Story time: Last year (when I still lived in Stevens Square) my mother brought her lab (6? people) from Indiana to attend a major conference at the Convention Center. I met up with them impromptu for dinner one night at Nicollet and 15th, and asked what they wanted to eat; they said Thai. There's nothing obvious in walking distance (Lotus doesn't count), so I told them "there's a great Thai restaurant [Krungthep], but we'd have to take public transit to get there."
One person immediately asked, "ooh, could we take the train?"
"No, we'd have to take the bus. It's a short ride, though!"
Mentioning the word "bus" was enough to get everyone shaking their heads. I don't think "but it's an arterial rapid-transit bus, it's kind of like a train!" would have gotten us there.
Uh wouldn't it share ROW north of Washington and through NE? Remember ye ole Toyota Matrix blocking the streetcar in the Northeast rendering we've seen. Also, may be more comfortable than arterial buses, but will it run anywhere close to as frequent?
Frequency probably depends on funding, so who knows? They were shooting for every 7.5 minutes.

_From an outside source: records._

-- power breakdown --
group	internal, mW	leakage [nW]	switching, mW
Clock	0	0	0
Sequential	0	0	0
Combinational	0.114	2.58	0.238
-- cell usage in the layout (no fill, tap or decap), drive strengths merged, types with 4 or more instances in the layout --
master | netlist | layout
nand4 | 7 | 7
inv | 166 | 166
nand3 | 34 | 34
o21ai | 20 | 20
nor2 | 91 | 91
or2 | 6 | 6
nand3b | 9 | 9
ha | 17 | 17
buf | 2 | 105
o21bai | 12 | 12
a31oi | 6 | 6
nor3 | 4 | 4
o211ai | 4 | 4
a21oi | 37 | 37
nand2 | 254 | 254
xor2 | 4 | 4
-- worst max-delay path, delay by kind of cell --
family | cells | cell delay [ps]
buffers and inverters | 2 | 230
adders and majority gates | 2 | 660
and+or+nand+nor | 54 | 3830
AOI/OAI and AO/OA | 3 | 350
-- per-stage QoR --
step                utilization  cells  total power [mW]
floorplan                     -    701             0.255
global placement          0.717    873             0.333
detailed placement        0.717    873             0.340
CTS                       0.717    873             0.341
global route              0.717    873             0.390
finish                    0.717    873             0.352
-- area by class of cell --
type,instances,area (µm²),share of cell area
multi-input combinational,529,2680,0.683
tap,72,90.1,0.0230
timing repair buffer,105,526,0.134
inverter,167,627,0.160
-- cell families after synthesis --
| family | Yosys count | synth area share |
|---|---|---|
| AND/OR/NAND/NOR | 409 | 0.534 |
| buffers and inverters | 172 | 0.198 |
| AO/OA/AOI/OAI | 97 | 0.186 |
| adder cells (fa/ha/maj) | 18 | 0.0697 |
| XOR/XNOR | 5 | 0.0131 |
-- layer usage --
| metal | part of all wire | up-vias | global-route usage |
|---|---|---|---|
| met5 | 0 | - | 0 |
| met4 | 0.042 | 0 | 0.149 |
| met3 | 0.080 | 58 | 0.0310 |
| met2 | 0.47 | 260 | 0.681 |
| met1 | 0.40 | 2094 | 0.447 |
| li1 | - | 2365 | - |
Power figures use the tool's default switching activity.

The lane isn't exclusive N of Washington, but it's designed in such a way (left lane on one-ways, center on the bridge) that it could be converted pretty painlessly if the political will exists. There are some obvious chokepoints (Washington to the bridge, left turns at University and 4th), but even "transit and left turns" wouldn't be that bad, relatively speaking.
2. Given said delays in Nic-Central streetcar and the fact that there will be zero appetite for ripping up the Mall again (even a little bit!) any time soon, the City really ought to open an honest dialogue about building the Washington-Broadway link first. It would serve the red hot North Loop (which has pretty weak transit), and West Broadway, which would obviously be a massive boost to investment in that area. This makes sense on equity considerations alone. I'm not saying Broadway should definitely be built first, but I am saying it should seriously be considered (cost-benefit analysis, racial/geographic equity, etc.)
Fair enough, but where would that go? A line that just kept going east on Washington Ave into the Mill District would be okay, but it wouldn't serve the heart of downtown well at all.